WASHINGTON — A French startup has raised an initial round of funding to begin testing of solar sails it believes can sharply reduce the cost of deep space missions.
Paris-based Gama announced March 22 it raised 2 million euros ($2.2 million) in seed funding to start work on solar sails, including a demonstration mission it plans to launch in October. The funding came from the French public investment bank BPI, the French space agency CNES and several private investors.
The funding will allow the company to complete its first spacecraft, Gama Alpha, which is scheduled to launch in October on a SpaceX rideshare mission. The six-unit cubesat, using a bus provided by NanoAvionics, will test the deployment of a solar sail with an area of 73.3 square meters.
Andrew Nutter, a co-founder of Gama, said in an interview that the primary purpose of Alpha is to test the sail’s deployment mechanism. “We’re employing a spin-sail solution,” he said, slowing rotating the satellite and using centrifugal force to deploy the sail. “This allows us further down the line to have much larger surfaces and reduce costs.”
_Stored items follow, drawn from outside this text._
--- src/softmax_defs.svh ---
/*
 * Word format, tile geometry and fixed-point constants for the softmax datapath
 */
`ifndef SOFTMAX_DEFS_SVH
`define SOFTMAX_DEFS_SVH

// Q16.16 element format
`define SOFTMAX_WIDTH 32
`define SOFTMAX_FRAC 16

// Vector geometry, element count must be a whole number of tiles
`define SOFTMAX_TILE 4
`define SOFTMAX_ELEMS 32
`define SOFTMAX_TILES (`SOFTMAX_ELEMS / `SOFTMAX_TILE)
`define SOFTMAX_ADDR_W ($clog2(`SOFTMAX_TILES))

// Exp sum grows by log2 of the element count
`define SOFTMAX_SUM_W (`SOFTMAX_WIDTH + $clog2(`SOFTMAX_ELEMS + 1))
`define SOFTMAX_TILE_W (`SOFTMAX_WIDTH * `SOFTMAX_TILE)

// ln(2) and log2(e) in Q16.16
`define SOFTMAX_LN2_Q 32'h0000_B172
`define SOFTMAX_LOG2E_Q 32'h0001_7154

`endif

--- src/softmax_pkg.sv ---
/*
 * Shared types: Q16.16 word with integer/fraction view, controller states
 */
`include "softmax_defs.svh"

package softmax_pkg;

    // One Q16.16 word, seen whole or split at the binary point
    typedef union packed {
        logic signed [`SOFTMAX_WIDTH-1:0] raw;
        struct packed {
            logic signed [`SOFTMAX_WIDTH-`SOFTMAX_FRAC-1:0] int_part;
            logic [`SOFTMAX_FRAC-1:0]                       frac;
        } fields;
    } q16_word_t;

    // Phases of one softmax run
    typedef enum logic [2:0] {
        S_IDLE   = 3'd0,
        S_LOAD   = 3'd1,
        S_PASS1  = 3'd2,
        S_DRAIN1 = 3'd3,
        S_LN     = 3'd4,
        S_PASS2  = 3'd5,
        S_DONE   = 3'd6
    } softmax_state_t;

endpackage

--- src/ln_unit.sv ---
/*
 * Natural log of the exp sum from its leading-one position, registered on load
 */
`timescale 1ns/1ps
`include "softmax_defs.svh"

module ln_unit import softmax_pkg::*; (
    input  logic                        clk,
    input  logic                        rst_n,
    input  logic                        ln_load,
    input  logic [`SOFTMAX_SUM_W-1:0]   sum_exp,
    output q16_word_t                   ln_sum
);

    localparam int W      = `SOFTMAX_WIDTH;
    localparam int FRAC   = `SOFTMAX_FRAC;
    localparam int INT_W  = `SOFTMAX_WIDTH - `SOFTMAX_FRAC;
    localparam int SUM_W  = `SOFTMAX_SUM_W;
    localparam int LEAD_W = $clog2(`SOFTMAX_SUM_W);
    localparam logic signed [W-1:0] LN2 = `SOFTMAX_LN2_Q;

    logic [LEAD_W-1:0]     lead;
    logic [SUM_W-1:0]      norm;
    q16_word_t             log2_word;
    logic signed [2*W-1:0] ln_prod;

    // Highest set bit wins
    always_comb begin
        lead = '0;
        for (int i = 0; i < SUM_W; i++) begin
            if (sum_exp[i]) begin
                lead = LEAD_W'(i);
            end
        end
    end

    // Leading one moved to the top, the bits under it become the fraction
    assign norm = sum_exp << (SUM_W - 1 - int'(lead));

    // log2(sum) ~ (p - 16) + mantissa bits
    always_comb begin
        log2_word.fields.int_part = INT_W'(int'(lead) - FRAC);
        log2_word.fields.frac     = norm[SUM_W-2 -: FRAC];
    end

    // ln = log2 * ln2, rescaled back to Q16.16
    assign ln_prod = $signed(log2_word.raw) * LN2;

    always_ff @(posedge clk) begin
        if (!rst_n) begin
            ln_sum.raw <= '0;
        end else if (ln_load) begin
            ln_sum.raw <= ln_prod[FRAC +: W];
        end
    end

endmodule

--- config.mk ---
export PLATFORM = sky130hd
export DESIGN_NAME = ln_unit
export DESIGN_NICKNAME = d
export VERILOG_FILES = /design/src/softmax_pkg.sv /design/src/ln_unit.sv
export VERILOG_INCLUDE_DIRS = /design/src
export SDC_FILE = /design/constraint.sdc
export NUM_CORES = 1
export LEC_CHECK = 0
export ABC_AREA = 1
export BUFFER_PORTS_ARGS = -buffer_cell sky130_fd_sc_hd__buf_2
export CAP_MARGIN = 5
export CORE_MARGIN = 4
export CORE_UTILIZATION = 26
export DETAILED_ROUTE_END_ITERATION = 8
export PLACE_DENSITY = 0.43
export SYNTH_ARGS = -nofsm -noshare
export SYNTH_HDL_FRONTEND = slang
export SYNTH_SLANG_ARGS = --single-unit
--- constraint.sdc ---
create_clock -name clk -period 27.3 [get_ports clk]
set_input_delay 5.46 -clock clk [delete_from_list [all_inputs] [get_ports clk]]
set_output_delay 5.46 -clock clk [all_outputs]
set_load 0.02 [all_outputs]
==> results of run 1 <==
==> per-layer routing <==
| layer | track usage, % | vias up | part of all wire, % | wire [um] |
|---|---|---|---|---|
| met3 | 1.02 | 25 | 3.1 | 916 |
| met2 | 23.5 | 158 | 45 | 13200 |
| met1 | 20.7 | 4124 | 51 | 15000 |
| met4 | 2.06 | 0 | 1.2 | 357 |
| met5 | 0 | - | 0 | 0 |
| li1 | - | 4595 | - | - |
==> kinds of logic (layout without fill, tap and decap cells) <==
kind of cell    Yosys count  count (layout)  share of synthesized area, %
fa+ha+maj               283             283                          44.3
xor+xnor                 23              23                          1.98
simple gates            540             540                          23.4
mux                       1               1                        0.0986
compound gates          211             211                          12.0
flops                    24              24                          4.73
buf+inv                 346             385                          13.5
==> per-stage QoR <==
step / instance area [sq um] / util [%] / cells
after floorplan: 10200 / - / 1428
after global placement: 11000 / 28.5 / 1982
after detailed placement: 11000 / 28.5 / 1982
after CTS: 11100 / 28.7 / 1985
after global routing: 11100 / 28.7 / 1985
final: 11100 / 28.7 / 1985
==> cell usage in the layout (no fill, tap or decap), types with 19 or more instances in the layout <==
cell,n
o21ai_1,19
fa_1,127
nand2_2,24
buf_2,72
nor2_1,147
a21oi_1,56
o21ai_0,73
xor2_1,19
inv_1,289
nand3_1,84
ha_1,156
dfxtp_1,24
nand2_1,238
==> cell type report <==
cell class                 instances  area (sq um)  area share [%]
inverter                         300          1130            10.2
clock buffer                       3          75.1           0.677
timing repair buffer              82           435            3.93
sequential                        24           480            4.33
tap                              518           648            5.85
multi-input combinational       1058          8320            75.1
==> worst max-delay path by stage <==
stage	from	to	slack [ns]
after global placement	sum_exp[3]	ln_sum[21]$_SDFFE_PN0P_	12.10
after floorplan	sum_exp[3]	ln_sum[21]$_SDFFE_PN0P_	13.75
after detailed placement	sum_exp[3]	ln_sum[18]$_SDFFE_PN0P_	12.23
after global routing	sum_exp[3]	ln_sum[21]$_SDFFE_PN0P_	11.47
final	sum_exp[3]	ln_sum[21]$_SDFFE_PN0P_	12.47
after CTS	sum_exp[3]	ln_sum[21]$_SDFFE_PN0P_	12.46
==> worst max-delay path, delay by kind of cell <==
family	cells	cell delay, ns
AO/OA/AOI/OAI	8	1.93
adder cells (fa/ha/maj)	8	3.59
AND/OR/NAND/NOR	19	2.19
buffers and inverters	12	1.73
XOR/XNOR	1	0.07
==> summary.txt, run 1 <==
Timing
  – Fmax: 0.0674 GHz
  – Hold_ws: 0.539 ns
  – Sum Neg Setup Slack: 0 ns
  – Fin Clk Skew: 0 ns
  – Worst-Margin Slew: just under 1 ns
  – RSZ-0062 raised after global routing: false
  – Final Max Tran Viols: 0
  – Final Hold Vio Count: 0
  – Final worst-path setup slack: roughly 12 ns
  – Post-layout min period: 14.83 ns
  – Final period util: 54.3%
  – Rel. slew slack: 34.1%
  – Setup violation total in the final timing report: 0

Floorplan
  – Die Y: 206 um
  – Initial core utilization: about a quarter
  – DIE AREA: roughly 0.042 sq mm
  – Core footprint: roughly 0.039 sq mm
  – Num ports: 73
  – Row Count: 72
  – Die W: ~210 um

Placed design
  – DP HPWL: approximately 26,000 um
  – Port Buffer Count: 72
  – Gpl congestion: ~0.85
  – Pre-CTS setup slack: about 12 ns

Worst setup path
  – FF-to-FF setup slack: approximately 27 ns
  – Most used cell along the critical path: nand2_1
  – Required time worst endpoint: 27.45 ns
  – CP max-delay cell: a21oi_1
  – Worst r2r src: ln_sum[30]$_SDFFE_PN0P_
  – Delay of the slowest critical-path stage: roughly 0.70 ns
  – CP startpoint kind: input pin
  – Crit-path max FO: 49
  – R2R depth: 4
  – CP arrival: between 10 and 15 ns
  – Crit path kind: in -> reg
  – CP Capture Type: flip-flop
  – Worst r2r dst: ln_sum[30]$_SDFFE_PN0P_

Drt
  – DR DRC count: 0
  – Final ANT Viol Nets: 0
  – Via count: between 8,000 and 9,000
  – DRT Pass-1 Iters: 5
  – Vias per Instance: approximately 4.5
  – Total wire length: 29,400 um
  – Post-DR wirelength/cell: 14.8 um
  – Starting DRC count in detailed routing: 366

Finish
  – Area grow syn2layout: 9.20%
  – ANT cells: 0
  – FILL cells: approximately 4,300
  – Share of cells above drive strength 1: approximately 9.9%
  – Biggest register: ln_sum
  – Max FFs per register: 24
  – Nets: approximately 1,800
  – Largest regs: ln_sum (24)

Logic synthesis
  – Yosys warns: 0
  – Post-synth top area share: between 20% and 30%
  – Syn_area_per_cell: a little over 7 sq um
  – Top post-synthesis cells by area: fa_1 25%, ha_1 19%, inv_1 11%
  – Top cells by count, synth: 289 x inv_1, 238 x nand2_1, 156 x ha_1
  – Yosys top cell by area: fa_1
  – Ys flop type: dfxtp_1
  – Area of the mapped netlist: between 0.01 and 0.015 sq mm
  – Count leader, synth: inv_1
  – Number of synthesized flops with an enable pin: 0
  – Syn_nets: about 1,800
  – Syn Inst Count: 1,428
  – Post-synthesis sequential area ratio: 4.73%
  – #FFs+latches synth: 24
  – Distinct cells, synth: 50
  – Ys async rst share: 0%

GRT
  – Gr usage total: 14.2%
  – Vias in the first global route: roughly 9,300
  – Antenna violations before repair: 0
  – Largest net degree at the start of global routing: 50
  – First-pass GRT wire length: about 49,000 um
  – Remaining Overflow, GRT: 0

Outcome
  – Outcome: completed

CTS
  – Root buffer cell: clkbuf_16
  – TritonCTS buffer count: 3
  – Buffer count from post-CTS setup fixing: 0
  – H-tree depth: 1
  – Clock Sinks: 24
  – Cts repair resizes: 0
  – Worst-Skew Late Latency: 0.25 ns
  – CTS tree: done
  – Max Root-Sink Buffers: 2
  – Reg clk slew, reported paths: about 0.060 ns
  – Cts hold-fix bufs: 0

Worst hold path
  – WHS Endpoint: ln_sum[20]$_SDFFE_PN0P_
  – Worst hold stages: 2
  – HP Start: ln_sum[20]$_SDFFE_PN0P_
  – Worst Hold Class: reg -> reg

Run
  – Max_cap viols: 0
Power of run 1 is left out: the tool's default activity adds up to more than one toggle a clock period on the data nets, which glitch-free logic cannot reach.
==> inputs of run 2 (changes only) <==
Settings changed: PLACE_DENSITY 0.43 to 0.44.
Clock period 27.3 ns to 12.87 ns, I/O delays scaled along.
==> summary.txt, run 2 (same netlist as run 1, synthesis figures left out) <==
CTS
  – TritonCTS buffer count: 3
  – Clock Sinks: 24
  – H-tree depth: 1
  – Cts hold-fix bufs: 0
  – Worst-Skew Late Latency: approximately 0.25 ns
  – Buffer count from post-CTS setup fixing: 0
  – Cts repair resizes: 0
  – Root buffer cell: clkbuf_16
  – CTS tree: done
  – Max Root-Sink Buffers: 2
  – Reg clk slew, reported paths: 0.06 ns

Timing
  – Sum Neg Setup Slack: 0 ns
  – Setup violation total in the final timing report: 0
  – RSZ-0062 raised after global routing: false
  – Final Hold Vio Count: 0
  – Fmax: 0.0863 GHz
  – Rel. slew slack: 32.2%
  – Final period util: 90.1%
  – Post-layout min period: approximately 12 ns
  – Fin Clk Skew: 0 ns
  – Worst-Margin Slew: roughly 1.0 ns
  – Final Max Tran Viols: 0

GRT
  – First-pass GRT wire length: around 49,000 um
  – Vias in the first global route: slightly above 9,000
  – Antenna violations before repair: 0
  – Remaining Overflow, GRT: 0
  – Gr usage total: between 10 and 15%
  – Largest net degree at the start of global routing: between 40 and 50

Drt
  – DR DRC count: 0
  – DRT Pass-1 Iters: 7
  – Final ANT Viol Nets: 0
  – Total wire length: between 20,000 and 30,000 um
  – Vias per Instance: between 4 and 5
  – Via count: a little under 9,000
  – Post-DR wirelength/cell: about 15 um
  – Starting DRC count in detailed routing: between 300 and 400

Finish
  – Nets: between 1,500 and 2,000
  – Area grow syn2layout: 9.32%
  – Most frequent cells in the layout: 289 x inv_1, 238 x nand2_1, 156 x ha_1
  – Most common cell after layout, fill and taps aside: inv_1
  – Biggest register: ln_sum
  – Share of cells above drive strength 1: about a tenth
  – FILL cells: about 4,400
  – Max FFs per register: 24
  – Largest regs: ln_sum (24)
  – ANT cells: 0

Floorplan
  – Core footprint: a little under 0.04 sq mm
  – Initial core utilization: a little over a quarter
  – Die W: 206 um
  – Die Y: a little over 200 um
  – DIE AREA: roughly 0.042 sq mm
  – Num ports: 73
  – Row Count: 72

Worst setup path
  – Delay of the slowest critical-path stage: between 0.6 and 0.7 ns
  – CP startpoint kind: input pin
  – Crit path kind: in -> reg
  – CP arrival: roughly 12 ns
  – Crit-path max FO: 18
  – Required time worst endpoint: around 13 ns
  – CP max-delay cell: a31oi_2
  – CP Capture Type: flip-flop

Run
  – Max_cap viols: 0

Placed design
  – Gpl congestion: between 0.8 and 0.9
  – DP HPWL: around 25,000 um
  – Port Buffer Count: just over 70

Outcome
  – Outcome: completed

Worst hold path
  – Worst Hold Class: reg -> reg
[run 2: path summary, 6_finish.rpt]
check / start / endpoint / slack (ns) / cells past startpoint
setup / recovery: sum_exp[8] / ln_sum[21]$_SDFFE_PN0P_ / 1.28 / 43
hold / removal: ln_sum[20]$_SDFFE_PN0P_ / ln_sum[20]$_SDFFE_PN0P_ / 0.53 / 2
setup reg to reg: ln_sum[30]$_SDFFE_PN0P_ / ln_sum[30]$_SDFFE_PN0P_ / 12.09 / 4
hold reg to reg: ln_sum[20]$_SDFFE_PN0P_ / ln_sum[20]$_SDFFE_PN0P_ / 0.53 / 2
[run 2: area by class of cell]
cell class | instances | area, sq um | area share [%]
repair buffers | 86 | 465 | 4.19
flip-flops and latches | 24 | 480 | 4.33
well taps | 518 | 648 | 5.84
multi-input cells | 1058 | 8300 | 74.8
inverters | 300 | 1130 | 10.1
clock buffers | 3 | 75.1 | 0.677
[run 2: routing by layer]
metal	global-route usage, %	part of all wire, %	up-vias
li1	-	-	4602
met1	20.8	51	4090
met2	23.8	45	132
met3	0.347	2.6	8
met4	1.12	0.44	0
met5	0	0	-
[run 2: worst max-delay path: cells and delay by family]
family | cells | cell delay (ns)
fa+ha+maj | 8 | 3.64
compound gates | 13 | 2.81
simple gates | 14 | 1.86
buf+inv | 8 | 0.83
[run 2: through the flow]
stage	hold slack, ns	util (%)	setup WS (ns)	instance area (sq um)	std cells
after global routing	0.573	28.7	0.384	11100	1989
after floorplan	0.592	-	2.20	10200	1428
final	0.533	28.7	1.28	11100	1989
after detailed placement	0.520	28.5	0.995	11000	1986
after global placement	0.517	28.5	0.999	11000	1986
after CTS	0.537	28.7	1.25	11100	1989
Power of run 2 is left out for the same reason.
The technique does away with the need for booms to deploy and stabilize the sail. LightSail 2, a solar sail demonstration by The Planetary Society launched in 2019, used booms to deploy its sail. “We’ve tried to learn as much as possible from what they’ve done and see where we can improve things,” he said.
Alpha won’t generate any measurable thrust because of the atmospheric drag from its low orbit. “We’ll be launched to 550 kilometers, which will be too low to really be able to prove thrust in any meaningful way,” he said. A second mission, planned for launch by early 2024, will go to a higher orbit of at least 800 kilometers to generate thrust and test controls of the sail.
Gama believes its sails can help space agencies develop low-cost missions by taking advantage of the ability of sails to generate thrust continuously without propellant. “The vision is to dramatically reduce the cost of deep space exploration,” Nutter said. The focus is on science missions, he said, “because there are still significant budgets for scientific exploration, especially if you can reduce the cost by 10, 50, 100 times.”
Early targets for missions propelled by Gama’s sails include spacecraft going to Venus or to asteroids. The company’s roadmap of missions includes one called Gamma that would go to Venus as soon as 2024. “Venus is kind of the North Star for the company and it gets us very excited,” he said, “but I think we’ll have to adapt to the opportunities when we discuss them with our scientific partners.”
The company is also looking at commercial applications of its solar sails. Such sails, he said, could allow spacecraft to sit over the poles or operate in “displaced” geostationary orbits a little above or below the geostationary arc.
Nutter and his two co-founders, Louis de Gouyon Matignon and Thibaud Elziere, leveraged their contacts from past businesses in other sectors to line up this initial funding round. “The objective for us was just to find a group of people we consider friends who have built businesses in the past and who are very excited about space and what we’re trying to achieve,” he said.
He said that it is becoming easier for space startups in Europe to raise money as venture capital funding increases, creating new opportunities. “In terms of engineers, France and Europe have a huge talent pool,” he said. “If you compare costs to an engineer in California, it’s a fraction of the cost.”
“There’s much more commercial opportunity, and huge amounts of funds coming into Europe,” he said. “Fundraising beyond a certain level is always difficult, but I’m very confident that we’ll continue to fundraise.”